The unholy alliance of consultants and bureaucrats:
This catastrophic waste of public funds is driven by a broken advisory loop.
Financial incentives of massive consulting firms: When a Prime Minister wants to understand AI, they hire firms like McKinsey or Deloitte. If these consultants advise caution, they collect a tiny advisory fee. If they stoke the FOMO and recommend a $2 billion Sovereign AI Center of Excellence, they secure a multi-year, $200 million management contract.
The talent vacuum: The actual engineers capable of clustering 10,000 GPUs and optimising the networking are making millions at OpenAI or xAI. Governments pay standard civil service salaries. The internal tech advisors making these decisions are career IT bureaucrats accustomed to managing legacy database upgrades. They lack the technical literacy to understand the trap they are walking into.
Political ribbon-cutting: Politicians optimise for headlines. Announcing a multibillion-dollar investment to "win the global AI race" guarantees votes. Admitting that the hardware lifecycle is too short wins nothing.
Devastating the consumer hardware market:
The most infuriating part of this sovereign spending spree is the collateral damage inflicted on the consumer tech sector.
There is a finite amount of advanced silicon fabrication capacity on Earth. TSMC’s CoWoS packaging lines are completely bottlenecked. Every time a clueless government orders 10,000 GPUs to build a useless LLM cluster, they steal wafer space and packaging capacity from consumer GPUs, CPUs, and console chips.
Nvidia has practically abandoned the consumer space. The gross margins on AI data centre chips sit above 75%. Printing a £600 RTX card for a gamer or creator makes zero financial sense when that exact same fab time can print a £30,000 AI chip for the government of France. Generational leaps in consumer hardware are stalling. VRAM on consumer cards is intentionally bottlenecked to prevent AI use. Prices for standard PC parts are absurdly inflated.

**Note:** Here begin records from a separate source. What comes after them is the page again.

--- src/flat_wrapper.sv ---
// flat-port wrapper written by rule: the top's interface ports become plain ports
module adder_axil_master_flat import adder_amba_pkg::*;
#(
  parameter int C_M_AXI_DATA_WIDTH = 32,
  parameter int C_M_AXI_ADDR_WIDTH = 5,
  parameter int POLL_MAX           = 16
)
  (M_AXI_ACLK, M_AXI_ARESET, i_valid, i_ready, i_a, i_b, i_op, o_valid, o_ready, o_result, o_err, m_axi_awaddr, m_axi_awprot, m_axi_awvalid, m_axi_wdata, m_axi_wstrb, m_axi_wvalid, m_axi_bready, m_axi_araddr, m_axi_arprot, m_axi_arvalid, m_axi_rready, m_axi_awready, m_axi_wready, m_axi_bresp, m_axi_bvalid, m_axi_arready, m_axi_rdata, m_axi_rresp, m_axi_rvalid);
  adder_axil_master_if #(.AW(5), .DW(32)) m_axi_i ();
  input  logic M_AXI_ACLK;
  input  logic M_AXI_ARESET;
  input  logic i_valid;
  output logic i_ready;
  input  logic [31:0] i_a;
  input  logic [31:0] i_b;
  input  logic i_op;
  output logic o_valid;
  input  logic o_ready;
  output logic [31:0] o_result;
  output logic o_err;
  output wire logic [$bits(m_axi_i.awaddr)-1:0] m_axi_awaddr;
  output wire logic [$bits(m_axi_i.awprot)-1:0] m_axi_awprot;
  output wire logic [$bits(m_axi_i.awvalid)-1:0] m_axi_awvalid;
  output wire logic [$bits(m_axi_i.wdata)-1:0] m_axi_wdata;
  output wire logic [$bits(m_axi_i.wstrb)-1:0] m_axi_wstrb;
  output wire logic [$bits(m_axi_i.wvalid)-1:0] m_axi_wvalid;
  output wire logic [$bits(m_axi_i.bready)-1:0] m_axi_bready;
  output wire logic [$bits(m_axi_i.araddr)-1:0] m_axi_araddr;
  output wire logic [$bits(m_axi_i.arprot)-1:0] m_axi_arprot;
  output wire logic [$bits(m_axi_i.arvalid)-1:0] m_axi_arvalid;
  output wire logic [$bits(m_axi_i.rready)-1:0] m_axi_rready;
  input wire logic [$bits(m_axi_i.awready)-1:0] m_axi_awready;
  input wire logic [$bits(m_axi_i.wready)-1:0] m_axi_wready;
  input wire logic [$bits(m_axi_i.bresp)-1:0] m_axi_bresp;
  input wire logic [$bits(m_axi_i.bvalid)-1:0] m_axi_bvalid;
  input wire logic [$bits(m_axi_i.arready)-1:0] m_axi_arready;
  input wire logic [$bits(m_axi_i.rdata)-1:0] m_axi_rdata;
  input wire logic [$bits(m_axi_i.rresp)-1:0] m_axi_rresp;
  input wire logic [$bits(m_axi_i.rvalid)-1:0] m_axi_rvalid;
  assign m_axi_awaddr = m_axi_i.awaddr;
  assign m_axi_awprot = m_axi_i.awprot;
  assign m_axi_awvalid = m_axi_i.awvalid;
  assign m_axi_wdata = m_axi_i.wdata;
  assign m_axi_wstrb = m_axi_i.wstrb;
  assign m_axi_wvalid = m_axi_i.wvalid;
  assign m_axi_bready = m_axi_i.bready;
  assign m_axi_araddr = m_axi_i.araddr;
  assign m_axi_arprot = m_axi_i.arprot;
  assign m_axi_arvalid = m_axi_i.arvalid;
  assign m_axi_rready = m_axi_i.rready;
  assign m_axi_i.awready = m_axi_awready;
  assign m_axi_i.wready = m_axi_wready;
  assign m_axi_i.bresp = m_axi_bresp;
  assign m_axi_i.bvalid = m_axi_bvalid;
  assign m_axi_i.arready = m_axi_arready;
  assign m_axi_i.rdata = m_axi_rdata;
  assign m_axi_i.rresp = m_axi_rresp;
  assign m_axi_i.rvalid = m_axi_rvalid;
  adder_axil_master #(.C_M_AXI_DATA_WIDTH(C_M_AXI_DATA_WIDTH), .C_M_AXI_ADDR_WIDTH(C_M_AXI_ADDR_WIDTH), .POLL_MAX(POLL_MAX)) u_core (.M_AXI_ACLK(M_AXI_ACLK), .M_AXI_ARESET(M_AXI_ARESET), .i_valid(i_valid), .i_ready(i_ready), .i_a(i_a), .i_b(i_b), .i_op(i_op), .o_valid(o_valid), .o_ready(o_ready), .o_result(o_result), .o_err(o_err), .m_axi(m_axi_i));
endmodule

Furthermore, semiconductor R&D is now hyper-fixated on feeding power-hungry LLMs. The industry has stopped innovating to make consumer computing more efficient or powerful for daily human use.
✅ The Verdict
Taxpayers are funding an astronomical wealth transfer directly into Nvidia's pockets. The sheer volume of high-end silicon destined to sit idle in government warehouses is sickening.
When these governments inevitably realise they lack the talent to run these clusters, the hardware will already be two generations out of date. Sometime around 2028, we will see a massive secondary market dump of barely-used, ex-government GPUs. Universities, independent researchers, and open-source developers will buy these chips for pennies on the pound at government surplus auctions.
Until then, regular consumers are forced to endure inflated hardware prices and stagnant tech advancements, all to subsidise the most poorly planned infrastructure boom in modern history.